= 2020 Billie Jean King Cup Asia/Oceania Zone Group I – Pool A =

Subsection of tennis competition

Pool A of the 2020 Billie Jean King Cup Asia/Oceania Zone Group I was the only pool in the Asia/Oceania zone of the 2020–21 Billie Jean King Cup. Six teams competed in a round robin competition and the top two teams advanced to Play-offs, while the bottom two teams were relegated to Group II. The event was moved and postponed a month from Dongguan, China to Dubai, United Arab Emirates due to the COVID-19 pandemic.

== Standings ==

Standings are determined by: 1. number of wins; 2. number of matches; 3. in two-team ties, head-to-head records; 4. in three-team ties, (a) percentage of matches won (head-to-head records if two teams remain tied), then (b) percentage of sets won (head-to-head records if two teams remain tied), then (c) percentage of games won (head-to-head records if two teams remain tied), then (d) Billie Jean King Cup rankings.

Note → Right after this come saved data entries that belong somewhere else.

What follows belongs to an exercise in optimizing a design on an open flow for small area, a short achievable clock period and few clock cycles per item; a production flow would make more cautious choices.
Function was checked by simulation only, so behaviour that the tests miss may differ from the original.
Power figures rest on the tool's default switching activity, not on a simulated workload.

<file path="flow/config.mk">
export PLATFORM = sky130hd
export DESIGN_NAME = zw_ixu
export DESIGN_NICKNAME = zw_ixu
export VERILOG_FILES = /design/flow/design.v
export SDC_FILE = /design/flow/constraint.sdc
export NUM_CORES = 4
export LEC_CHECK = 0
export ABC_AREA = 1
export CAP_MARGIN = 30
export CORE_MARGIN = 2
export CORE_UTILIZATION = 40
export SLEW_MARGIN = 20
</file>
<file path="flow/constraint.sdc">
create_clock -name core_clock -period 14.0 [get_ports {clk}]
set_input_delay 2.8000 -clock core_clock [delete_from_list [all_inputs] [get_ports {clk}]]
set_output_delay 2.8000 -clock core_clock [all_outputs]
set_load 0.01 [all_outputs]
</file>
What follows belongs to an exercise in optimizing a design on an open flow for small area, a short achievable clock period and few clock cycles per item; a production flow would make more cautious choices. The RTL was checked by simulation tests, not by an equivalence proof against the original design.

### design.v
module aes_sbox (
    input  wire [7:0] a,
    output wire [7:0] s
);
    function [3:0] gf4_mul;
        input [3:0] p;
        input [3:0] r;
        reg   [6:0] m;
        begin
            m = ({7{r[0]}} & {3'b0, p})      ^ ({7{r[1]}} & {2'b0, p, 1'b0}) ^
                ({7{r[2]}} & {1'b0, p, 2'b0}) ^ ({7{r[3]}} & {p, 3'b0});
            gf4_mul = m[3:0] ^ {m[6:4], 1'b0} ^ {1'b0, m[6:4]};
        end
    endfunction
    function [3:0] gf4_inv;
        input [3:0] p;
        begin
            case (p)
                4'h0: gf4_inv = 4'h0;
                4'h1: gf4_inv = 4'h1;
                4'h2: gf4_inv = 4'h9;
                4'h3: gf4_inv = 4'he;
                4'h4: gf4_inv = 4'hd;
                4'h5: gf4_inv = 4'hb;
                4'h6: gf4_inv = 4'h7;
                4'h7: gf4_inv = 4'h6;
                4'h8: gf4_inv = 4'hf;
                4'h9: gf4_inv = 4'h2;
                4'ha: gf4_inv = 4'hc;
                4'hb: gf4_inv = 4'h5;
                4'hc: gf4_inv = 4'ha;
                4'hd: gf4_inv = 4'h4;
                4'he: gf4_inv = 4'h3;
                4'hf: gf4_inv = 4'h8;
                default: gf4_inv = 4'h0;
            endcase
        end
    endfunction
    wire [7:0] t;
    assign t[0] = a[0] ^ a[5] ^ a[7];
    assign t[1] = a[2];
    assign t[2] = a[2] ^ a[3] ^ a[4] ^ a[5] ^ a[6] ^ a[7];
    assign t[3] = a[3] ^ a[4];
    assign t[4] = a[4] ^ a[5] ^ a[6];
    assign t[5] = a[1] ^ a[4] ^ a[6] ^ a[7];
    assign t[6] = a[2] ^ a[3] ^ a[5] ^ a[7];
    assign t[7] = a[5] ^ a[7];
    wire [3:0] h = t[7:4];
    wire [3:0] l = t[3:0];
    wire [3:0] d = gf4_mul(gf4_mul(h, h), 4'h8) ^ gf4_mul(h, l) ^ gf4_mul(l, l);
    wire [3:0] di = gf4_inv(d);
    wire [7:0] q = {gf4_mul(h, di), gf4_mul(h ^ l, di)};
    assign s[0] = ~(q[0] ^ q[2] ^ q[6]);
    assign s[1] = ~(q[0] ^ q[1] ^ q[2] ^ q[3] ^ q[4] ^ q[5]);
    assign s[2] = q[0] ^ q[3] ^ q[5] ^ q[6];
    assign s[3] = q[0] ^ q[2] ^ q[5];
    assign s[4] = q[0] ^ q[1] ^ q[3] ^ q[4] ^ q[5];
    assign s[5] = ~(q[1] ^ q[2] ^ q[3] ^ q[5] ^ q[6] ^ q[7]);
    assign s[6] = ~(q[4] ^ q[6] ^ q[7]);
    assign s[7] = q[1] ^ q[2];
endmodule
module cip_aes_core (
    input  wire         clk,
    input  wire         rst,       
    input  wire         start,     
    input  wire         key_256,   
    input  wire [255:0] key,
    input  wire [127:0] din,
    output wire         ready,
    output reg          done,      
    output wire [127:0] dout
);
    reg         busy;
    reg         mode256;
    reg  [3:0]  round;    
    reg  [7:0]  rcon;
    reg [127:0] state;
    reg [127:0] kp;       
    reg [127:0] kc;       
    assign ready = !busy;
    assign dout  = state;
    wire [3:0] last_round = mode256 ? 4'd14 : 4'd10;
    wire       is_last    = (round == last_round);
    wire        rot_step = mode256 ? round[0] : 1'b1;    
    wire [127:0] kbase   = mode256 ? kp : kc;
    wire [31:0]  klast   = kc[31:0];
    wire [31:0]  krot    = rot_step ? {klast[23:0], klast[31:24]} : klast;
    wire [31:0]  ksub;
    aes_sbox u_ks0 (.a(krot[31:24]), .s(ksub[31:24]));
    aes_sbox u_ks1 (.a(krot[23:16]), .s(ksub[23:16]));
    aes_sbox u_ks2 (.a(krot[15:8]),  .s(ksub[15:8]));
    aes_sbox u_ks3 (.a(krot[7:0]),   .s(ksub[7:0]));
    wire [31:0] kf = ksub ^ (rot_step ? {rcon, 24'h0} : 32'h0);
    wire [31:0] w0 = kbase[127:96] ^ kf;
    wire [31:0] w1 = kbase[95:64]  ^ w0;
    wire [31:0] w2 = kbase[63:32]  ^ w1;
    wire [31:0] w3 = kbase[31:0]   ^ w2;
    wire [127:0] knext = {w0, w1, w2, w3};
    wire [127:0] round_key = mode256 ? kc : knext;
    wire [127:0] sb;
    genvar gi;
    generate
        for (gi = 0; gi < 16; gi = gi + 1) begin : g_sbox
            aes_sbox u_sb (.a(state[127-8*gi -: 8]), .s(sb[127-8*gi -: 8]));
        end
    endgenerate
    wire [127:0] sr;
    generate
        for (gi = 0; gi < 16; gi = gi + 1) begin : g_sr
            localparam integer R = gi % 4;
            localparam integer C = gi / 4;
            localparam integer SRC = R + 4 * ((C + R) % 4);
            assign sr[127-8*gi -: 8] = sb[127-8*SRC -: 8];
        end
    endgenerate
    function [7:0] xtime;
        input [7:0] b;
        xtime = {b[6:0], 1'b0} ^ (b[7] ? 8'h1b : 8'h00);
    endfunction
    function [31:0] mix_column;
        input [31:0] c;
        reg [7:0] a0, a1, a2, a3;
        begin
            a0 = c[31:24]; a1 = c[23:16]; a2 = c[15:8]; a3 = c[7:0];
            mix_column[31:24] = xtime(a0) ^ (xtime(a1) ^ a1) ^ a2 ^ a3;
            mix_column[23:16] = a0 ^ xtime(a1) ^ (xtime(a2) ^ a2) ^ a3;
            mix_column[15:8]  = a0 ^ a1 ^ xtime(a2) ^ (xtime(a3) ^ a3);
            mix_column[7:0]   = (xtime(a0) ^ a0) ^ a1 ^ a2 ^ xtime(a3);
        end
    endfunction
    wire [127:0] mc = {mix_column(sr[127:96]), mix_column(sr[95:64]),
                       mix_column(sr[63:32]),  mix_column(sr[31:0])};
    wire [127:0] round_out = (is_last ? sr : mc) ^ round_key;
    always @(posedge clk) begin
        if (rst) begin
            busy <= 1'b0;
            done <= 1'b0;
        end else begin
            done <= 1'b0;
            if (busy) begin
                if (is_last) begin
                    busy <= 1'b0;
                    done <= 1'b1;
                end
            end else if (start) begin
                busy <= 1'b1;
            end
        end
    end
    always @(posedge clk) begin
        if (busy) begin
            state <= round_out;
            kp    <= kc;
            kc    <= knext;
            round <= round + 4'd1;
            if (rot_step)
                rcon <= xtime(rcon);
        end else if (start) begin
            state   <= din ^ key[255:128];
            mode256 <= key_256;
            kp      <= key[255:128];
            kc      <= key_256 ? key[127:0] : key[255:128];
            round   <= 4'd1;
            rcon    <= 8'h01;
        end
    end
endmodule
### run.sh
#!/bin/bash
# synth_recipe.tcl (not shown) runs the flow's synth.tcl, then flattens the netlist and writes it again
# the make line also repeats each setting of config.mk as NAME=value (left out here)
make -C /OpenROAD-flow-scripts/flow DESIGN_CONFIG=/design/flow/config.mk WORK_HOME=/design/flow/orfs CLKGATE_MAP_FILE= SYNTH_SCRIPT=/design/flow/synth_recipe.tcl finish
### config.mk
export PLATFORM = sky130hd
export DESIGN_NAME = cip_aes_core
export DESIGN_NICKNAME = cip_aes_core
export VERILOG_FILES = /design/flow/design.v
export SDC_FILE = /design/flow/constraint.sdc
export NUM_CORES = 4
export LEC_CHECK = 0
export CAP_MARGIN = 20
export CORE_MARGIN = 2
export CORE_UTILIZATION = 25
export PLACE_DENSITY = 0.32
export SLEW_MARGIN = 20
### constraint.sdc
create_clock -name core_clock -period 8.0 [get_ports {clk}]
set_input_delay 1.6000 -clock core_clock [delete_from_list [all_inputs] [get_ports {clk}]]
set_output_delay 1.6000 -clock core_clock [all_outputs]
set_load 0.01 [all_outputs]
==> results by group <==
Run status
  – Outcome: complete, no violations

Critical path
  – Worst setup path end: state[29]
  – Startpoint types: register
  – Reg2reg path depth: 28
  – Crit Path Category: register to register
  – Reg-to-reg startpoint: kc[26]
  – Reg2reg setup slack: 330 ps
  – Crit. End Element: register
  – Most common cell on crit path: xnor2_1
  – Max stage delay on crit path: 580 ps
  – Slowest cell on the critical path: edfxtp_1
  – WP data required: 8430 ps
  – Max FO, Critical Path: 6
  – Reg-to-reg critical path endpoint: state[29]
  – CP Data Arrival Time: 8100 ps
  – Crit. Startpoint: kc[26]

Cells and area
  – Total Nets Final: 8844
  – Commonest cells after routing, fill and taps aside: 1371 x xnor2_1, 778 x nand2_1, 671 x xor2_1
  – Commonest non-fill, non-tap cell in the layout: xnor2_1
  – Reg area: 0.0120 mm^2
  – Share of cells above drive strength 1: 0.145
  – Area of the multi-input gates: 0.0520 mm^2
  – Fillcell total: 27900
  – Design area: 0.0817 mm^2
  – Final core utilization: 0.311
  – Area delta synth->final: 23.3%

Logic synthesis
  – Syn Nets: 7985
  – Asr flop ratio synth: 0
  – Post-synth EDFFs: 397
  – Largest family of logic cells by synthesized area: XOR/XNOR gates
  – Post-synth top flop: edfxtp_1
  – Synth Area in Simple Gates: 0.131
  – Unique masters post-synth: 122
  – Syn Inst Count: 7384
  – Multiplexer share of the synthesized area: 0.0934
  – Synth Register Bits: 399
  – Top cells by area, synth: xnor2_1 18%, edfxtp_1 18%, xor2_1 9.0%
  – Adder-cell area share of the yosys netlist: 0.0448
  – Synth Area in Compound Gates: 0.117
  – XOR/XNOR Fraction of Synth Area: 0.394
  – Area leader, netlist: xnor2_1
  – Syn. warnings: 2
  – Syn Std Cell Area: 0.0662 mm^2
  – Seq/Total Area, Yosys: 0.181
  – Synthesized area per cell: 8.97 um^2
  – Yosys top cell area share: 0.184

STA
  – Hold Vio Cnt, Final: 0
  – Worst-Margin Slew: 1150 ps
  – Endpoints failing setup: 0
  – Relative slew slack: 0.235
  – Max Slew Vio Count: 0
  – Period utilization: 0.959
  – Post-Route Skew: 33.5 ps
  – Min cycle time layout: 7670 ps
  – WHS: 603 ps
  – Worst setup margin: 330 ps
  – Fmax: 130 MHz

Routing
  – Final ANT Viol Nets: 0
  – Vias per Instance: 4.79
  – Routed WL: 320000 um
  – 1st-pass router iterations: 5
  – Post-route DRC: 0
  – Initial drt markers: 3969
  – Avg WL per Cell: 27.1 um
  – Vias: 56500

Global route
  – First-pass GRT wire length: 443000 um
  – GRT overflow: 0
  – Gr usage total: 0.230
  – Initial antenna violation count: 25
  – Number of global-route vias before repair: 56100
  – Largest net degree at the start of global routing: 156

Die
  – Rows: 188
  – IO Count: 518
  – Die width: 519 um
  – Die extent in y: 519 um
  – Core Area: 0.263 mm^2
  – Initial Utilization: 0.252
  – Die area: 0.269 mm^2

Clock tree
  – CTS sink count: 399
  – Clock root cell: clkbuf_16
  – H-tree Lvls: 2
  – Max clock buf depth: 3
  – Cts bufs inserted: 61
  – CTS tree: built
  – Clock latency (worst-skew pair): 740 ps
  – CTS clk-pin slew, worst paths: 60 ps

Placed design
  – Detail Placement HPWL: 265000 um
  – Placed cell areas: 0.0791 mm^2
  – Placer Congestion: 0.926
  – Number of port buffers: 517
  – Setup WS pre-CTS: -24.7 ps

Worst hold path
  – Type of the most critical hold path: register to register

Run
  – Max Cap Viol: 0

|  |  | CHN | IND | KOR | INA | TPE | UZB | RR W–L | Set W–L | Game W–L | Standings |
| 1 | China |  | 3–0 | 3–0 | 3–0 | 3–0 | 2–1 | 14–1 | 27–4 (87%) | 180–87 (67%) | 1 |
| 5 | India | 0–3 |  | 2–1 | 2–1 | 2–1 | 3–0 | 9–6 | 21–14 (60%) | 168–157 (52%) | 2 |
| 2 | South Korea | 0–3 | 1–2 |  | 2–1 | 1–2 | 3–0 | 7–8 | 13–17 (43%) | 138–145 (49%) | 3 |
| 6 | Indonesia | 0–3 | 1–2 | 1–2 |  | 2–1 | 3–0 | 7–8 | 14–20 (41%) | 146–158 (48%) | 4 |
| 3 | Chinese Taipei | 0–3 | 1–2 | 2–1 | 1–2 |  | 2–1 | 6–9 | 17–19 (47%) | 158–169 (48%) | 5 |
| 4 | Uzbekistan | 1–2 | 0–3 | 0–3 | 0–3 | 1–2 |  | 2–13 | 7–25 (22%) | 107–181 (37%) | 6 |

== Round-robin ==

=== China vs. Uzbekistan ===

Notes. Due to China's retirement from the doubles rubber, the scores are counted as 7–5, 6–0 win for Uzbekistan.